■ Extracted material ■
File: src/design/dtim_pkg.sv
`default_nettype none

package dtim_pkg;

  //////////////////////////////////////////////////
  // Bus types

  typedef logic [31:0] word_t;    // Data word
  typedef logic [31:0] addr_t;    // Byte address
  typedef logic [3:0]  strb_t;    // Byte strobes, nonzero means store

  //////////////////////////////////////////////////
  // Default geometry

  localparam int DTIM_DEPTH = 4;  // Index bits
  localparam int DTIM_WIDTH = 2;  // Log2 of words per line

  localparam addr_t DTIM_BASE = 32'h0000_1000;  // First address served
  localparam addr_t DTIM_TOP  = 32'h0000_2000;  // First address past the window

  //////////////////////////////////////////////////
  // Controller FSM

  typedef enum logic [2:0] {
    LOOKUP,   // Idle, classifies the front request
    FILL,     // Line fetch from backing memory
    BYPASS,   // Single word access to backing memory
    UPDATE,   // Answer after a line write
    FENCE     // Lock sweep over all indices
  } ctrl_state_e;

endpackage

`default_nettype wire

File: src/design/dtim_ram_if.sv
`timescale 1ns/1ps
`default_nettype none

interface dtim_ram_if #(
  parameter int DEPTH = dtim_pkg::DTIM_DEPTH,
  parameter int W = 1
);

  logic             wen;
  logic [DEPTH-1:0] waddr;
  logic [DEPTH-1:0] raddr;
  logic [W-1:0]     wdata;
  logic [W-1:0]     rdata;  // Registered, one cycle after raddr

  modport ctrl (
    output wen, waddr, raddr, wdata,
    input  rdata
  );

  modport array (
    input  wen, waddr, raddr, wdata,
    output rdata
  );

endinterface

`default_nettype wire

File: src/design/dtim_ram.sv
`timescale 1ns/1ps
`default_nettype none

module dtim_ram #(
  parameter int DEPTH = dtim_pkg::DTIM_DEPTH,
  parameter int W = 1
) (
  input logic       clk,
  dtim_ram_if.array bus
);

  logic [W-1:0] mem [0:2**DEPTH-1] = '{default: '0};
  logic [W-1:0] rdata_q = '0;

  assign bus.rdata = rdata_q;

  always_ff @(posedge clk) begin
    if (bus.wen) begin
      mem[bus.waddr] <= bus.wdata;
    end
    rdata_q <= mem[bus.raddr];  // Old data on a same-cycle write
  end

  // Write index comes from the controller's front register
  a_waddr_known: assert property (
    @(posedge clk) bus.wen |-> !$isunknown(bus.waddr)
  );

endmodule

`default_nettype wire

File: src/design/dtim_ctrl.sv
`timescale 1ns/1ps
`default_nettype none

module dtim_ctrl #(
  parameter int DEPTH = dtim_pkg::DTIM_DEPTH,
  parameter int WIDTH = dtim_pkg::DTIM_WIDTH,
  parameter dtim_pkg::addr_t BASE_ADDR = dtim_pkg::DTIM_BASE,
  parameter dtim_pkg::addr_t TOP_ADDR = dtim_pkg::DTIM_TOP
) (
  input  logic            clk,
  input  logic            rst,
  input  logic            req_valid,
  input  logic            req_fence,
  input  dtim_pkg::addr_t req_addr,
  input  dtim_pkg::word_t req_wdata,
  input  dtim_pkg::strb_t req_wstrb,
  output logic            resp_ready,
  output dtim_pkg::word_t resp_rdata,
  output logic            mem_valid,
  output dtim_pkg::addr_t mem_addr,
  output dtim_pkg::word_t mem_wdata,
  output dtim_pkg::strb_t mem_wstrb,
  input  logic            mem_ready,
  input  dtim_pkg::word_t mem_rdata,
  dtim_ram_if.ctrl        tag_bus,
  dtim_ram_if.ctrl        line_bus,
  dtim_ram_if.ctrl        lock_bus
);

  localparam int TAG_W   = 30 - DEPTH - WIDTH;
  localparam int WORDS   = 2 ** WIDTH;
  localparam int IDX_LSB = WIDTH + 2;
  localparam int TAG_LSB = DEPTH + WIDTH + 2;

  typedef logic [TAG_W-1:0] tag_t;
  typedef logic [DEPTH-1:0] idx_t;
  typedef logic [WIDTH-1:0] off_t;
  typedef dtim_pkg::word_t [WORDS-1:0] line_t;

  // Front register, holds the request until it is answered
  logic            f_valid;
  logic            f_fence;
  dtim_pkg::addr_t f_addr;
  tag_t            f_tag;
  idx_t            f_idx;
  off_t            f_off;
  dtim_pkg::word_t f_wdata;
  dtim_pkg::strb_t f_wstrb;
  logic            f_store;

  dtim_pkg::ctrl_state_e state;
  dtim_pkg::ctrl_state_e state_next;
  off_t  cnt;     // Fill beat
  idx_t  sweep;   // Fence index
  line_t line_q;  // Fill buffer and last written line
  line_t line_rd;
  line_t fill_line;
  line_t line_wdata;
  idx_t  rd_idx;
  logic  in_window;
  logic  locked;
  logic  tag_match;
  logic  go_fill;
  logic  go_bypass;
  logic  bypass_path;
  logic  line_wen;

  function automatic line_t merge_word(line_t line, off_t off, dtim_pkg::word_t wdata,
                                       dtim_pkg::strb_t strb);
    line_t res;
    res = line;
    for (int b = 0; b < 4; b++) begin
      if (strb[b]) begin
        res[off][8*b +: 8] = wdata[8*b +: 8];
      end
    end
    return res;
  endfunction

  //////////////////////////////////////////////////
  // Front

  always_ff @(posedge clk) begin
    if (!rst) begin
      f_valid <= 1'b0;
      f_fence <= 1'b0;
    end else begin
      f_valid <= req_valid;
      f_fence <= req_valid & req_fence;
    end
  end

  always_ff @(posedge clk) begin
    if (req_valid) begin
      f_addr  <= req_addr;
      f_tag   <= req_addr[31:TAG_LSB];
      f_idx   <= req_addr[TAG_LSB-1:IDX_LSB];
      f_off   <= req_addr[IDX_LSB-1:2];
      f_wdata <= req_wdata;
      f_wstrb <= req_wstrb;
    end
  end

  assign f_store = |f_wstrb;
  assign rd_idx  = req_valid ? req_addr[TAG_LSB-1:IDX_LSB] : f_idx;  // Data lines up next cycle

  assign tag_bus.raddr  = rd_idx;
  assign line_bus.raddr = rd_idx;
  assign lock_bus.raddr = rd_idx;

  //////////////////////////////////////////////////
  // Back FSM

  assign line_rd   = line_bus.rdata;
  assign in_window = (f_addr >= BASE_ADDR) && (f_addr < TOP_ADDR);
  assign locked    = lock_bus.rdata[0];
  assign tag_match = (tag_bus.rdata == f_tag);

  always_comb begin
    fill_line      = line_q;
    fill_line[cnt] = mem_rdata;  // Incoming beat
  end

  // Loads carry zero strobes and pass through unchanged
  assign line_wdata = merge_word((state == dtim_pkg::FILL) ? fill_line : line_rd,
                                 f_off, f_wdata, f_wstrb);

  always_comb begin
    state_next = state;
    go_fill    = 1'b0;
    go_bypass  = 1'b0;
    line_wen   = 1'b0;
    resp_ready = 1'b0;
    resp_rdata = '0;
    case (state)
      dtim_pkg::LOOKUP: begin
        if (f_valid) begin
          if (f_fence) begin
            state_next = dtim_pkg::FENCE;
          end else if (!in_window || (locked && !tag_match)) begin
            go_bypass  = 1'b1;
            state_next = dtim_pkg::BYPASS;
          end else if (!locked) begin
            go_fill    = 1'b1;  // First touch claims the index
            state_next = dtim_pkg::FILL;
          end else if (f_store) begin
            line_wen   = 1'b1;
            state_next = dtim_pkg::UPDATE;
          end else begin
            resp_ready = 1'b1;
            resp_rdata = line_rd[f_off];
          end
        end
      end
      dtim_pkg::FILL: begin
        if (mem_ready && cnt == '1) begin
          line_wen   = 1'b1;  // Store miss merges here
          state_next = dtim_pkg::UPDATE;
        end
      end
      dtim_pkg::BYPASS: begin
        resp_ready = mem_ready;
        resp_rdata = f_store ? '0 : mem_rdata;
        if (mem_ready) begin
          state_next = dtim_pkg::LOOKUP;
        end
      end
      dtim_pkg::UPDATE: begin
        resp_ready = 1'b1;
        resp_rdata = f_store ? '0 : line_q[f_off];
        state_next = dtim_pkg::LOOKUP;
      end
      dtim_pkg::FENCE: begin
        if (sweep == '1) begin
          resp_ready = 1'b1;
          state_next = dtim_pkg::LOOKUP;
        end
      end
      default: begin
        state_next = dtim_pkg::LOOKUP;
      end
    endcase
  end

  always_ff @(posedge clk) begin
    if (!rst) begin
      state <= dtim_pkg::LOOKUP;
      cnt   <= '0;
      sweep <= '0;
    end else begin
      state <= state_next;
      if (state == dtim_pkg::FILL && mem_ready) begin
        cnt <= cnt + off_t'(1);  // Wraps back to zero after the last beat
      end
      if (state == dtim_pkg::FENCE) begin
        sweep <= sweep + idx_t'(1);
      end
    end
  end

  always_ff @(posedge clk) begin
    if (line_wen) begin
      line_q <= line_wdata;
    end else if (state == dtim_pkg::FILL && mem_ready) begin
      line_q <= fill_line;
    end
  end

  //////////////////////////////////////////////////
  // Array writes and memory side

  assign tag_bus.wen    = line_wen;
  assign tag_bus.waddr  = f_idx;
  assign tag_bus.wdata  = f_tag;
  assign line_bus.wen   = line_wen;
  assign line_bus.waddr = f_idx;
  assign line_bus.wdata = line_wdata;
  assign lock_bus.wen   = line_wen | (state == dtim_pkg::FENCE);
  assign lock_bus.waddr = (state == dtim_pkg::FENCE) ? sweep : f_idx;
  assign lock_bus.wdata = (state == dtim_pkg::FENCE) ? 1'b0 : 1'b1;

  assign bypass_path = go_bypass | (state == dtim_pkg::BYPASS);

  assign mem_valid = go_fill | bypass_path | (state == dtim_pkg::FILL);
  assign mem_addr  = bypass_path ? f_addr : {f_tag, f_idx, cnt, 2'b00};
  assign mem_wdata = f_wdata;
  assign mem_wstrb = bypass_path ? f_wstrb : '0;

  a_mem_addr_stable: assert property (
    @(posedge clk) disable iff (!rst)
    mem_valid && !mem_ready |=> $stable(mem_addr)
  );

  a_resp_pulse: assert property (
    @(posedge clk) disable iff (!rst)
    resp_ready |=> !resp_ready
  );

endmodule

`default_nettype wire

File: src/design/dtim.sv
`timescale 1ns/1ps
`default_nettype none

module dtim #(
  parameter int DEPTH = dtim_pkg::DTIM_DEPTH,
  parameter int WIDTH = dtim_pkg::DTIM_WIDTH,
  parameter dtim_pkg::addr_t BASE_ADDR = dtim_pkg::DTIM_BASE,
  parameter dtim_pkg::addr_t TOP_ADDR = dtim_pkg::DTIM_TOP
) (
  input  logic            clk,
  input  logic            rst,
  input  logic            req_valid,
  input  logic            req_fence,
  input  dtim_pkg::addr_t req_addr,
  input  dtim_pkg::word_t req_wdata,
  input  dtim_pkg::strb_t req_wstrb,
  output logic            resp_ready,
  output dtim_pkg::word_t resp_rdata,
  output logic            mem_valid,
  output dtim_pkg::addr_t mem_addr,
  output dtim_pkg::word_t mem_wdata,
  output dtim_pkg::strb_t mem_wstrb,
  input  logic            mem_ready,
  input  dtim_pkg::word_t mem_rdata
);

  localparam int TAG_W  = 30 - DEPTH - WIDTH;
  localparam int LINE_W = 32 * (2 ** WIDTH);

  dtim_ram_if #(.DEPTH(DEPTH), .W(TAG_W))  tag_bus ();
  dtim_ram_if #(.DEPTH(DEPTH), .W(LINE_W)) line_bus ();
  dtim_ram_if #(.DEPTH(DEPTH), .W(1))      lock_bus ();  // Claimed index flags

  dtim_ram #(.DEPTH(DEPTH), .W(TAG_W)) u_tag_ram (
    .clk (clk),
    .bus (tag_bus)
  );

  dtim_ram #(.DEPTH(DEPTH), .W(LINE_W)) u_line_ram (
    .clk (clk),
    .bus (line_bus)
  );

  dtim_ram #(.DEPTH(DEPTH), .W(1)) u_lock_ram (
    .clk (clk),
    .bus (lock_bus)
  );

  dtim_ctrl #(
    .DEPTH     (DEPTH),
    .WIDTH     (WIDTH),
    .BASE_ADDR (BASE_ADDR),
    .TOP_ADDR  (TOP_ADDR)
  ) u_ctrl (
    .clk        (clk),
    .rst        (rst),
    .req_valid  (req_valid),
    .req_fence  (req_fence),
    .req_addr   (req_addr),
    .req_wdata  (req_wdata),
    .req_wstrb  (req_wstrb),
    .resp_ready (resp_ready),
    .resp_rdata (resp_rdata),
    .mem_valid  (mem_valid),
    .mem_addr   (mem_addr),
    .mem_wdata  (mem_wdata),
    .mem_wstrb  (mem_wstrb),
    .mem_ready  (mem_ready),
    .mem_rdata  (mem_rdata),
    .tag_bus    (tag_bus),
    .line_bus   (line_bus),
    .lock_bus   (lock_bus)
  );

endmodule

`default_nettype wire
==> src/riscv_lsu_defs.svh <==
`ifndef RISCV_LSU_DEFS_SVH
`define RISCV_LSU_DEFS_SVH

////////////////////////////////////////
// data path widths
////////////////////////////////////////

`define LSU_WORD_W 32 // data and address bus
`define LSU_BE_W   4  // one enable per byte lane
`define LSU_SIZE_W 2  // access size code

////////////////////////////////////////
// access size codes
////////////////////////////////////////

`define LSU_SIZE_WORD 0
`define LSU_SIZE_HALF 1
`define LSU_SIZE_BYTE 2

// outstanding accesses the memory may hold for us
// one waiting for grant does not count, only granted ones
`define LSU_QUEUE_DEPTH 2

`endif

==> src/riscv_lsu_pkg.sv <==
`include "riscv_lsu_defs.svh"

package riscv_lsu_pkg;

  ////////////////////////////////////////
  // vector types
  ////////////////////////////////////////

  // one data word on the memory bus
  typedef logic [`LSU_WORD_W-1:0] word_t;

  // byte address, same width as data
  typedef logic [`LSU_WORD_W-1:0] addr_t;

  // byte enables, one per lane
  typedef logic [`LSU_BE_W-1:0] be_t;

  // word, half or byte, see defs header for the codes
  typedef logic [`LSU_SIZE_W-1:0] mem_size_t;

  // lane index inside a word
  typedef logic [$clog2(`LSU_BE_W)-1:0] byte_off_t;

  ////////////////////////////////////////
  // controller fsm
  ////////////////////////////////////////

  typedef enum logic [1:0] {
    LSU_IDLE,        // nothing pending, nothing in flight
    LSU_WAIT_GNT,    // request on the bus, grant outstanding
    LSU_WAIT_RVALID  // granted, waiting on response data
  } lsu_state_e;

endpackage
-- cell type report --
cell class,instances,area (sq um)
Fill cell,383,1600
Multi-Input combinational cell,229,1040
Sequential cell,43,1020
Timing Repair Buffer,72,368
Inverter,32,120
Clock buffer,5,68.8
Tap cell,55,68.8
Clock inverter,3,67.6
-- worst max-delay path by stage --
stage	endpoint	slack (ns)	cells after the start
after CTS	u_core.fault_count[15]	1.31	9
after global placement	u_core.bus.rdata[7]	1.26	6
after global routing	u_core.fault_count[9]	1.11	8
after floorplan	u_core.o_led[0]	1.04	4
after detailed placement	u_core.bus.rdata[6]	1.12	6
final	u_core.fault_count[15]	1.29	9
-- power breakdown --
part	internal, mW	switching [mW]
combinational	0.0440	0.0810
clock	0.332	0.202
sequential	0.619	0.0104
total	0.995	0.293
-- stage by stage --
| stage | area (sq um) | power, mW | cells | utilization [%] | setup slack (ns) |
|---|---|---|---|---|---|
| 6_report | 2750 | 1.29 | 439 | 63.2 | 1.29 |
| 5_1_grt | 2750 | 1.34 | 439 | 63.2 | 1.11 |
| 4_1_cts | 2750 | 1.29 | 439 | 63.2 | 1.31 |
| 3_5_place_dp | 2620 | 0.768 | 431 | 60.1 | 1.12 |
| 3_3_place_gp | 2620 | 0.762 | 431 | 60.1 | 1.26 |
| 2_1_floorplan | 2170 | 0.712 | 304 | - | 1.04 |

■ Exercise goal ■
Extract, from the listing above, every line where the string "define" occurs.

■ Answer to this problem ■
`define RISCV_LSU_DEFS_SVH
`define LSU_WORD_W 32 // data and address bus
`define LSU_BE_W   4  // one enable per byte lane
`define LSU_SIZE_W 2  // access size code
`define LSU_SIZE_WORD 0
`define LSU_SIZE_HALF 1
`define LSU_SIZE_BYTE 2
`define LSU_QUEUE_DEPTH 2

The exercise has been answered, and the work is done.